Most change programs start with the solution, why is that?
A new system gets rolled so you build a training program, but you notice adoption is low, so you send more comms... and so on.
The problem isn't that these are bad ideas.. the problem is they're usually guesses, because rarely are we thinking abou tthe diagnosis layer, the one that asks what's actually making the current behavior harder than the new one.
When we start working with a client, the first thing we do is diagnose barriers for behavior we're trying to encourage.. not with gut feel or a stakeholder workshop where the loudest voice wins, but with a structured way of looking at three things:
a) Does the environment support it?
This one gets put last most of the time, remember people don't behave in a vacuum... they work inside structures that either make the new behavior easy or make it nearly impossible.
Think about the norms on a team, what the manager actually rewards (not what the policy says), whether the tools support the new way of working, whether there's time in the day to do what you're asking... if you don't fix this first, the rest will be tough.
b) Can people actually do it?
This is about capability... here we want to know if the person knows what's expected of them? Do they have the knowledge to make the right call in the moment? Can they remember to do the new thing when the pressure is on?
A lot of change programs assume that training solves most problems... sometimes it does, but often the issue isn't skill, it's something else.
c) Motivation is the one everyone jumps to first... and it is actually the most difficult one to deal with.
People just need to want it more is not a strategy, motivation includes emotions, beliefs, identity, meaning and so on..sometimes the motivation is there but the environment wont allow it.

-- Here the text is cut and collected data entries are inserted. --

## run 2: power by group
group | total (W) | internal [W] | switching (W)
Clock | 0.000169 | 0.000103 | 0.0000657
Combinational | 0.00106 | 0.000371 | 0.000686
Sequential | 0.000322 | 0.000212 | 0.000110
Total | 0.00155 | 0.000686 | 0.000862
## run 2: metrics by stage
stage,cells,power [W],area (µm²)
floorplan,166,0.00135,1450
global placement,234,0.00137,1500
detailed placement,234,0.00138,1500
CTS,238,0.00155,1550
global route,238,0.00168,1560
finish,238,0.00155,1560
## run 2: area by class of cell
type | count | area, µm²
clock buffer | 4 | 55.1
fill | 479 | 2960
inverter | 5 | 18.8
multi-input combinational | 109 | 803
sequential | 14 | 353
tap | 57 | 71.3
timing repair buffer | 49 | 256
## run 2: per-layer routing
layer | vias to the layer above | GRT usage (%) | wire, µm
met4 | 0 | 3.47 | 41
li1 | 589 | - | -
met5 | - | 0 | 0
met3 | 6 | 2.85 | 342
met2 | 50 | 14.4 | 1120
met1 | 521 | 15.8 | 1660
[src/rtl/sprite_pixel_compositor_pkg.sv]
// Shared constants and types for the sprite pixel compositor.
// Geometry, key colour and animation state encoding live here.
package sprite_pkg;

    localparam int DATA_WIDTH = 12;
    localparam int ADDR_WIDTH = 17;
    localparam int BG_W       = 320;
    localparam int BG_H       = 240;
    localparam int SPR_W      = 64;
    localparam int SPR_H      = 32;
    localparam int SPR_FRAMES = 8;
    localparam int SPR_BASE   = BG_W * BG_H;
    localparam int FRAME_DIV  = 4;
    localparam int FIDX_W     = $clog2(SPR_FRAMES);
    localparam int DIV_W      = $clog2(FRAME_DIV);

    typedef logic [DATA_WIDTH-1:0] pixel_t;
    typedef logic [ADDR_WIDTH-1:0] addr_t;
    typedef logic [FIDX_W-1:0]     fidx_t;
    typedef logic [DIV_W-1:0]      div_t;

    localparam pixel_t KEY_COLOR  = 12'h0F0;
    localparam fidx_t  LAST_FRAME = FIDX_W'(SPR_FRAMES - 1);
    localparam fidx_t  TURN_FRAME = FIDX_W'(SPR_FRAMES - 2);
    localparam div_t   DIV_LAST   = DIV_W'(FRAME_DIV - 1);

    typedef enum logic {
        FWD = 1'b0,
        BWD = 1'b1
    } anim_state_t;

endpackage

[src/rtl/sprite_pixel_compositor_if.sv]
// Dual-port SRAM read bus: two addresses out, two data words back.
// Data follows its address by one clock (registered read).
interface sprite_pixel_compositor_if;
    import sprite_pkg::*;

    addr_t  sram_addr_1;
    addr_t  sram_addr_2;
    pixel_t sram_data_1;
    pixel_t sram_data_2;

    modport master (
        output sram_addr_1,
        output sram_addr_2,
        input  sram_data_1,
        input  sram_data_2
    );

    modport slave (
        input  sram_addr_1,
        input  sram_addr_2,
        output sram_data_1,
        output sram_data_2
    );

endinterface

[src/rtl/sprite_pixel_compositor_anim_ctrl.sv]
// Sprite animation sequencer: frame divider plus loop / ping-pong FSM.
// Only moves on frame_tick, so frame_idx is stable across a visible frame.
module sprite_anim_ctrl
    import sprite_pkg::*;
(
    input  logic  clk,
    input  logic  reset,
    input  logic  frame_tick,
    input  logic  anim_en,
    input  logic  anim_mode,
    output fidx_t frame_idx
);

    anim_state_t state_q;
    anim_state_t state_d;
    div_t        div_q;
    div_t        div_d;
    fidx_t       idx_d;

    // State, divider and frame index registers.
    always_ff @(posedge clk) begin
        if (reset) begin
            state_q   <= FWD;
            div_q     <= '0;
            frame_idx <= '0;
        end else begin
            state_q   <= state_d;
            div_q     <= div_d;
            frame_idx <= idx_d;
        end
    end

    // Divider count and one animation step every FRAME_DIV ticks.
    always_comb begin
        state_d = state_q;
        div_d   = div_q;
        idx_d   = frame_idx;
        if (frame_tick && anim_en) begin
            if (div_q == DIV_LAST) begin
                div_d = '0;
                unique case (state_q)
                    FWD: begin
                        if (frame_idx < LAST_FRAME) begin
                            idx_d = frame_idx + 1'b1;
                        end else if (anim_mode) begin
                            idx_d   = TURN_FRAME;
                            state_d = BWD;
                        end else begin
                            idx_d = '0;
                        end
                    end
                    BWD: begin
                        if (!anim_mode) begin
                            idx_d   = frame_idx + 1'b1;
                            state_d = FWD;
                        end else if (frame_idx != '0) begin
                            idx_d = frame_idx - 1'b1;
                        end else begin
                            idx_d   = fidx_t'(1);
                            state_d = FWD;
                        end
                    end
                endcase
            end else begin
                div_d = div_q + 1'b1;
            end
        end
    end

endmodule

[src/rtl/sprite_pixel_compositor.sv]
// Background/sprite address generator and chroma-key compositor.
// Coordinates reach rgb_out after a fixed 3-clock latency.
module sprite_pixel_compositor
    import sprite_pkg::*;
(
    input  logic       clk,
    input  logic       reset,
    input  logic       video_on,
    input  logic [9:0] pixel_x,
    input  logic [9:0] pixel_y,
    input  logic       frame_tick,
    input  logic [9:0] pos_x,
    input  logic [9:0] pos_y,
    input  logic       anim_en,
    input  logic       anim_mode,
    sprite_pixel_compositor_if.master sram,
    output pixel_t     rgb_out,
    output fidx_t      frame_idx
);

    logic [9:0]  px;
    logic [9:0]  py;
    logic        von1;
    logic        spr1;
    logic        von2;
    logic        spr2;
    logic        in_spr;
    logic [10:0] x11;
    logic [10:0] y11;
    logic [10:0] px11;
    logic [10:0] py11;
    logic [9:0]  dx;
    logic [9:0]  dy;
    addr_t       bg_addr;
    addr_t       spr_addr;

    sprite_anim_ctrl u_anim (
        .clk        (clk),
        .reset      (reset),
        .frame_tick (frame_tick),
        .anim_en    (anim_en),
        .anim_mode  (anim_mode),
        .frame_idx  (frame_idx)
    );

    // Hit test in 11 bits so px+SPR_W never wraps; build both addresses.
    always_comb begin
        x11    = {1'b0, pixel_x};
        y11    = {1'b0, pixel_y};
        px11   = {1'b0, px};
        py11   = {1'b0, py};
        in_spr = (x11 >= px11) && (x11 < px11 + 11'(SPR_W))
              && (y11 >= py11) && (y11 < py11 + 11'(SPR_H));
        dx     = pixel_x - px;
        dy     = pixel_y - py;
        bg_addr = addr_t'(pixel_y[9:1]) * addr_t'(BG_W)
                + addr_t'(pixel_x[9:1]);
        spr_addr = addr_t'(SPR_BASE)
                 + addr_t'(frame_idx) * addr_t'(SPR_W * SPR_H)
                 + addr_t'(dy) * addr_t'(SPR_W)
                 + addr_t'(dx);
    end

    // Sprite position only changes at vertical blanking.
    always_ff @(posedge clk) begin
        if (reset) begin
            px <= '0;
            py <= '0;
        end else if (frame_tick) begin
            px <= pos_x;
            py <= pos_y;
        end
    end

    // Address stage and flag pipeline matching the SRAM read latency.
    always_ff @(posedge clk) begin
        if (reset) begin
            sram.sram_addr_1 <= '0;
            sram.sram_addr_2 <= '0;
            von1 <= 1'b0;
            spr1 <= 1'b0;
            von2 <= 1'b0;
            spr2 <= 1'b0;
        end else begin
            sram.sram_addr_1 <= bg_addr;
            sram.sram_addr_2 <= in_spr ? spr_addr : addr_t'(SPR_BASE);
            von1 <= video_on;
            spr1 <= in_spr;
            von2 <= von1;
            spr2 <= spr1;
        end
    end

    // Chroma-key composite; blank outside the visible area.
    always_ff @(posedge clk) begin
        if (reset) begin
            rgb_out <= '0;
        end else if (!von2) begin
            rgb_out <= '0;
        end else if (spr2 && sram.sram_data_2 != KEY_COLOR) begin
            rgb_out <= sram.sram_data_2;
        end else begin
            rgb_out <= sram.sram_data_1;
        end
    end

endmodule

[src/flat_wrapper.sv]
// flat-port wrapper written by rule: the top's interface ports become plain ports
module sprite_pixel_compositor_flat import sprite_pkg::*;
  (clk, reset, video_on, pixel_x, pixel_y, frame_tick, pos_x, pos_y, anim_en, anim_mode, rgb_out, frame_idx, sram_sram_addr_1, sram_sram_addr_2, sram_sram_data_1, sram_sram_data_2);
  sprite_pixel_compositor_if sram_i ();
  input  logic clk;
  input  logic reset;
  input  logic video_on;
  input  logic [9:0] pixel_x;
  input  logic [9:0] pixel_y;
  input  logic frame_tick;
  input  logic [9:0] pos_x;
  input  logic [9:0] pos_y;
  input  logic anim_en;
  input  logic anim_mode;
  output pixel_t rgb_out;
  output fidx_t frame_idx;
  output wire logic [$bits(sram_i.sram_addr_1)-1:0] sram_sram_addr_1;
  output wire logic [$bits(sram_i.sram_addr_2)-1:0] sram_sram_addr_2;
  input wire logic [$bits(sram_i.sram_data_1)-1:0] sram_sram_data_1;
  input wire logic [$bits(sram_i.sram_data_2)-1:0] sram_sram_data_2;
  assign sram_sram_addr_1 = sram_i.sram_addr_1;
  assign sram_sram_addr_2 = sram_i.sram_addr_2;
  assign sram_i.sram_data_1 = sram_sram_data_1;
  assign sram_i.sram_data_2 = sram_sram_data_2;
  sprite_pixel_compositor u_core (.clk(clk), .reset(reset), .video_on(video_on), .pixel_x(pixel_x), .pixel_y(pixel_y), .frame_tick(frame_tick), .pos_x(pos_x), .pos_y(pos_y), .anim_en(anim_en), .anim_mode(anim_mode), .sram(sram_i), .rgb_out(rgb_out), .frame_idx(frame_idx));
endmodule
[config.mk]
export PLATFORM = sky130hd
export DESIGN_NAME = sprite_pixel_compositor_flat
export DESIGN_NICKNAME = d
export VERILOG_FILES = /design/src/rtl/sprite_pixel_compositor_pkg.sv /design/src/rtl/sprite_pixel_compositor_if.sv /design/src/rtl/sprite_pixel_compositor_anim_ctrl.sv /design/src/rtl/sprite_pixel_compositor.sv /design/src/flat_wrapper.sv
export SDC_FILE = /design/constraint.sdc
export NUM_CORES = 1
export LEC_CHECK = 0
export ABC_AREA = 1
export ABC_CLOCK_PERIOD_IN_PS = 3700
export BUFFER_PORTS_ARGS = -buffer_cell sky130_fd_sc_hd__buf_4
export CAP_MARGIN = 15
export CORE_MARGIN = 2
export CORE_UTILIZATION = 50
export CTS_BUF_LIST = sky130_fd_sc_hd__clkbuf_16
export DETAILED_ROUTE_END_ITERATION = 12
export PLACE_DENSITY = 0.85
export SETUP_SLACK_MARGIN = 0.4
export SYNTH_ARGS = -nofsm -noshare
export SYNTH_HDL_FRONTEND = slang
export SYNTH_SLANG_ARGS = --single-unit
[constraint.sdc]
create_clock -name clk -period 3.7 [get_ports clk]
set_input_delay 0.925 -clock clk [delete_from_list [all_inputs] [get_ports clk]]
set_output_delay 0.925 -clock clk [all_outputs]
set_load 0.01 [all_outputs]
* After elaboration in Yosys (flattened, before gate mapping)
Cells that the tools add are included.
** Storage, ports and cells
- Bits in registers :: 76
** Operators by class
- Add/sub/neg operators :: 11
- Multiply operators :: 1
- $lt $le $gt $ge :: 5
- Equal/unequal tests :: 2
- Muxes and demuxes :: 13
- Bitwise logic cells :: 3
- Reduce and logical (&&, ||, !) cells :: 9
** Operators with widths (count)
- < comparator 10 x 11 -> 1 bit :: 2
- >= comparator 10 bit :: 2
- subtractor 10 bit :: 2
- adder 17 x 10 -> 17 bit :: 1
- adder 17 x 14 -> 17 bit (first input constant) :: 1
- adder 17 x 16 -> 17 bit :: 1
- adder 17 x 9 -> 17 bit :: 1
- 2-to-1 mux 17 bit :: 1
- 2-to-1 mux 12 bit :: 1
- 2-to-1 mux 3 bit :: 4
- inequality test 12 x 8 -> 1 bit (second input constant) :: 1
- adder 10 x 6 -> 11 bit (second input constant) :: 1
- adder 10 x 7 -> 11 bit (second input constant) :: 1
- multiplier 9 x 3 -> 11 bit (second input constant) :: 1
- one-hot mux 3 bit (2 select lines) :: 1
- logical AND 1 bit :: 5
- 2-to-1 mux 1 bit :: 4
- OR reduction 2 bit :: 2
- adder 3 x 1 -> 3 bit (second input constant) :: 1
- < comparator 3 bit (second input constant) :: 1
- inverter 1 bit :: 3
- nonzero test 3 bit :: 1
- subtractor 3 x 1 -> 3 bit (second input constant) :: 1
- adder 2 x 1 -> 2 bit (second input constant) :: 1
- 4 further kinds :: 4

* Logic depth before layout (Yosys ltp)
- Word-level depth :: 7
- Depth in mapped cells :: 22
- Mapped depth without buffers :: 22

* Hierarchy
From an unflattened synthesis, not the netlist that was laid out.
** Unflattened totals
- Cell total of the unflattened synthesis :: 732
- Area, all modules :: 5129.9 um2
** By module, submodules not included
- sprite_pixel_compositor :: instances 1, cells an instance 670, area each 4719.5 um2
- sprite_anim_ctrl :: instances 1, cells an instance 62, area each 410.4 um2

* Least setup slack after synthesis
Ideal clock, no wire load.
- Kind :: input-to-reg
- Start point :: in pixel_x[2]
- End point :: reg u_core.sram.sram_addr_2[13]
- Data arrival time :: 3476 ps
- Required time :: 3590 ps
- Slack :: 114 ps
- Stages on the path :: 20
- Cell sequence :: ha_1 -> a21oi_1 -> o21ai_0 -> nand3_1 -> nand2_1 -> a21oi_1 -> xor2_1 -> inv_1 -> ha_1 -> ha_1 -> inv_1 -> fa_1 -> inv_1 -> nand4_1 -> o211ai_1 -> nand2_1 -> nand2_1 -> nand3_1 -> nand2_1 -> inv_1
** Between the ends
- Longest elaborated chain between the ends :: 5
- Elaborated cells between the ends (all ways) :: 8
- Those cells by class :: 2 x add/sub; 2 x order compare; 1 x mux; 3 x reduce/logical
** RTL lines
- from (decl) :: line flat_wrapper.sv:8 : input logic [9:0] pixel_x;
- branches (longest 4 deep; another with adder 17 x 10 -> 17 bit)
- 2-to-1 mux 17 bit * :: line sprite_pixel_compositor.sv:86 : sram.sram_addr_2 <= in_spr ? spr_addr : addr_t'(SPR_BASE);
- to (signal assigned) :: line sprite_pixel_compositor.sv:86
- to (decl) :: line sprite_pixel_compositor_if.sv:13 : output sram_addr_2,
Mark *: on every way between the ends.
A chain may end at the register's enable or synchronous reset.

* Worst setup path in the final report
- Start point :: in pixel_x[0]
- End point :: reg u_core.sram.sram_addr_2[13]
The elaborated chain is that of the path after synthesis.

==> metrics.csv <==
stage,metric,value,unit
synthesis,share of the synthesized area in the top cell type,29.5,%
global_routing,Most Crowded Layer GR,met2,
final_layout,Area Overhead vs Synth,33.8,%
setup_path,critical path buffer and inverter count,7,
sta,RSZ-0062 raised after global routing,true,
global_routing,gr usage total,22.2,%
placement,dpl cell area,0.00627,mm^2
min_path,HP Start,u_core.von1$_SDFF_PP0_,
run_status,status,completed,
sta,WHS,0.406,ns
synthesis,asr flop ratio synth,0,%
global_routing,first-pass GRT wire length,20200,um
placement,Post-DP HPWL,9600,um
floorplan,core area,0.0102,mm^2
sta,relative slew slack,30.1,%
synthesis,Post-synth EDFFs,0,
setup_path,Setup crit end kind,register,
global_routing,initial antenna violation count,0,
power,switching pwr,1.14,mW
synthesis,Synth Instances,722,
final_layout,share of layout cells above drive strength 1,26.4,%
setup_path,FF-to-FF End,u_core.sram.sram_addr_2[13]$_SDFF_PP0_,
detailed_routing,Residual DRC,0,
setup_path,WP data required,3.94,ns
setup_path,CP peak stage delay,0.42,ns
setup_path,reg2reg path depth,21,
sta,maximum clock rate,287,MHz
detailed_routing,DRT iter0 DRCs,324,
final_layout,Final #Nets,997,
synthesis,synthesized area,0.00516,mm^2
clocking,CTS tree,yes,
sta,Final Cycle Share,94.1,%
sta,Worst Tran Pin Value,1.05,ns
global_routing,met3 usage in global routing,4.89,%
global_routing,largest net degree at the start of global routing,39,
synthesis,Post-Syn Area per Cell,7.15,um^2
floorplan,die height,106,um
detailed_routing,number of vias per cell,5.24,
placement,PortBufs,118,
detailed_routing,Routed Antenna Nets,0,
global_routing,GRT Residual Overflow,0,
power,total power,3.03,mW
setup_path,R2R Setup Slk,0.52,ns
floorplan,Initial Util,50.7,%
synthesis,yosys warns,0,
clocking,# clock sinks,76,
setup_path,Setup crit start kind,primary input,
power,VDD IR max,248,uV
global_routing,met2 usage,39.6,%
clocking,CTS H-tree depth,3,
sta,clk_skew,0.00710,ns
placement,Final Wtd Congestion,0.954,
sta,Final Hold Vio Count,0,
clocking,Root Buffer,clkbuf_16,
synthesis,"top cells by area, synth","dfxtp_1 (29%), ha_1 (16%), nand2_1 (9.4%), inv_1 (8.4%), nor2_1 (6.5%)",
job,max-cap violation count,0,
detailed_routing,Total Wirelength,14300,um
clocking,"Reg clk slew, reported paths",0.07,ns
power,sequential share of power,29.5,%
min_path,class of the worst hold path,reg -> reg,
floorplan,Die Footprint,0.0112,mm^2
setup_path,Worst R2R Start,u_core.px[2]$_SDFFE_PP0P_,
setup_path,slowest cell on the critical path,fa_2,
sta,final slew viol count,0,
power,P_leak,3.43,nW
floorplan,die width,106,um
setup_path,Critical Path Fanout Max,3,
floorplan,IO Pins,119,
detailed_routing,via count,5218,
placement,DP Cell Count,975,
detailed_routing,WL per Instance,14.4,um
sta,Setup Viol. Count Final,0,
synthesis,Yosys reg bits,76,
final_layout,Finished Layout Cells,995,
global_routing,met1 Use GR,26.5,%
final_layout,Final Cell Area,0.00690,mm^2
global_routing,vias in the first global route,4696,
final_layout,Antenna diodes,0,
power,Gate power share,42.0,%
clocking,cts bufs inserted,9,
power,Internal,1.88,mW
sta,clock period minus worst slack,3.48,ns
clocking,Max Buffers Root-to-Sink,2,
sta,Setup TNS,0,ns
synthesis,syn_nets,865,
floorplan,FP Rows,37,
setup_path,"CP delay by family, top",adder cells,
synthesis,ys flop type,dfxtp_1,
detailed_routing,drt pass-1 iters,5,
clocking,Worst-Skew Late Latency,0.34,ns
power,pwr dens,438,mW/mm^2
min_path,hold path cells,2,
min_path,hold endpoint,u_core.von2$_SDFF_PP0_,
setup_path,Worst Path Arrival,3.72,ns
power,Sw Ratio,37.8,%
synthesis,Netlist cell types,34,
synthesis,post-synth top area cell,dfxtp_1,
power,Clk pwr share,28.5,%
synthesis,sequential area share after synthesis,29.5,%
setup_path,Setup CP Type,in -> reg,
setup_path,cell breakdown of the critical path,buf_6 > inv_4 > ha_4 > inv_4 > fa_2 > a21oi_4 > buf_6 > xor2_2 > ha_2 > ha_4 > inv_4 > fa_2 > inv_2 > nand4_1 > o211ai_1 > nand2_1 > nand2_1 > nand3_1 > nand2_1 > inv_1,
==> cells by family after synthesis <==
kind of cell	synth area share, %
and+or+nand+nor	25.2
buffers and inverters	9.77
AOI/OAI and AO/OA	12.5
DFF	29.5
adders and majority gates	18.4
xor gates and xnor gates	4.58
==> layer usage <==
| layer | part of all wire (%) | up-vias |
|---|---|---|
| met2 | 50 | 208 |
| met4 | 2.7 | 0 |
| met1 | 41 | 2374 |
| met5 | 0 | - |
| met3 | 6.5 | 41 |
| li1 | - | 2595 |
==> Yosys cell counts (all sizes together) (2+ instances only) <==
library cell / count
dfxtp: 76
xor2: 15
o21ai: 50
or2: 2
xnor2: 12
nor2: 102
fa: 5
nor3: 5
inv: 118
nand3b: 2
nand2: 133
nand3: 35
nand4: 12
ha: 68
a21o: 2
clkbuf: 11
a31oi: 5
a21oi: 62
==> registers in the layout, indices dropped and copies added (netlist names) <==
name                     flops
u_core.px                   10
u_core.rgb_out              12
u_core.sram.sram_addr_1     17
u_core.spr2                  1
u_core.von2                  1
u_core.spr1                  1
u_core.sram.sram_addr_2     17
u_core.u_anim.div_q          2
u_core.u_anim.state_q        1
u_core.py                   10
u_core.von1                  1
u_core.u_anim.frame_idx      3
==> worst min-delay path, cell delays in order (launching register included) <==
cell and delay [ns]:
dfxtp_1 0.30, inv_1 0.04, nor2_1 0.03
==> cell usage in the layout (no fill, tap or decap), drive strengths merged <==
master	instances
clkinv	1
ha	68
nand3b	2
clkbuf	9
dfxtp	76
nor4	1
fa	5
nand3	35
o21a	1
o21ai	50
clkinvlp	1
nor3	5
and2	1
or2	2
o2111ai	1
a21o	2
nand4	12
nor2	102
buf	133
a21oi	62
nand2	133
xnor2	12
o221ai	1
xor2	15
inv	123
a31oi	5
o211ai	1
==> layout make-up <==
class	count	area [um^2]
Clock buffer	9	225
Clock inverter	7	62.6
Fill cell	822	3280
Inverter	118	450
Multi-Input combinational cell	516	3460
Sequential cell	76	1520
Tap cell	136	170
Timing Repair Buffer	133	1010
==> power by group through the flow <==
stage | registers (mW) | clock network (mW) | logic (mW)
after CTS | 0.891 | 0.871 | 1.03
after global placement | 0.907 | 0 | 0.982
after floorplan | 0.922 | 0 | 0.690
final | 0.891 | 0.863 | 1.27
after global routing | 0.895 | 0.905 | 1.38
after detailed placement | 0.908 | 0 | 0.999
==> stage by stage <==
stage | util, % | setup slack (ns)
6_report | 67.8 | 0.217
5_1_grt | 67.8 | 0.170
4_1_cts | 64.7 | 0.388
3_5_place_dp | 61.6 | 0.0420
3_3_place_gp | 61.6 | 0.0951
2_1_floorplan | - | 0.382
==> repair_timing <==
| item | in CTS | in global routing |
|---|---|---|
| hold buffers | 0 | 0 |
| setup endpoints to repair | 4 | 7 |
| gates resized for setup | 7 | 55 |
| buffers inserted | 0 | 4 |
| pin swaps | 0 | 27 |
==> worst max-delay path by stage <==
stage,start,to,slack (ns),cells past startpoint
floorplan,pixel_x[2],u_core.sram.sram_addr_2[13]$_SDFF_PP0_,0.38,20
global placement,pixel_x[0],u_core.sram.sram_addr_2[13]$_SDFF_PP0_,0.1,20
detailed placement,pixel_x[2],u_core.sram.sram_addr_2[13]$_SDFF_PP0_,0.04,21
CTS,pixel_x[2],u_core.sram.sram_addr_2[15]$_SDFF_PP0_,0.39,22
global route,pixel_x[5],u_core.sram.sram_addr_2[13]$_SDFF_PP0_,0.17,21
finish,pixel_x[0],u_core.sram.sram_addr_2[13]$_SDFF_PP0_,0.22,20
Power figures use the tool's default switching activity.
**config.mk**
```make
export PLATFORM = sky130hd
export DESIGN_NAME = hilo_muldiv_unit
export DESIGN_NICKNAME = d
export VERILOG_FILES = /design/src/rtl/hilo_muldiv_unit.sv
export SDC_FILE = /design/constraint.sdc
export NUM_CORES = 1
export LEC_CHECK = 0
export ABC_AREA = 1
export BUFFER_PORTS_ARGS = -buffer_cell sky130_fd_sc_hd__buf_2
export CAP_MARGIN = 0
export CORE_UTILIZATION = 35
export DETAILED_ROUTE_END_ITERATION = 8
export GPL_ROUTABILITY_DRIVEN = 0
export SLEW_MARGIN = 25
export SYNTH_ARGS = -nofsm -noshare
export SYNTH_HDL_FRONTEND = slang
export SYNTH_SLANG_ARGS = --single-unit
export TNS_END_PERCENT = 5
```
**constraint.sdc**
```tcl
create_clock -name clk -period 11.4 [get_ports clk]
set_input_delay 1.14 -clock clk [delete_from_list [all_inputs] [get_ports clk]]
set_output_delay 1.14 -clock clk [all_outputs]
set_load 0.05 [all_outputs]
```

These three areas give you a starting point to structure your diagnostic, the one missing layer in most change programs.
Without it...a team spends months building a change program around motivation, we need buy-in, we need engagement, when the real issue was that the system made the new behavior imposible to do.
Getting the diagnosis right doesn't guarantee the intervention will work... but getting it wrong almost guarantees it won't.
Where in your current change work do you have your diagnostic layer?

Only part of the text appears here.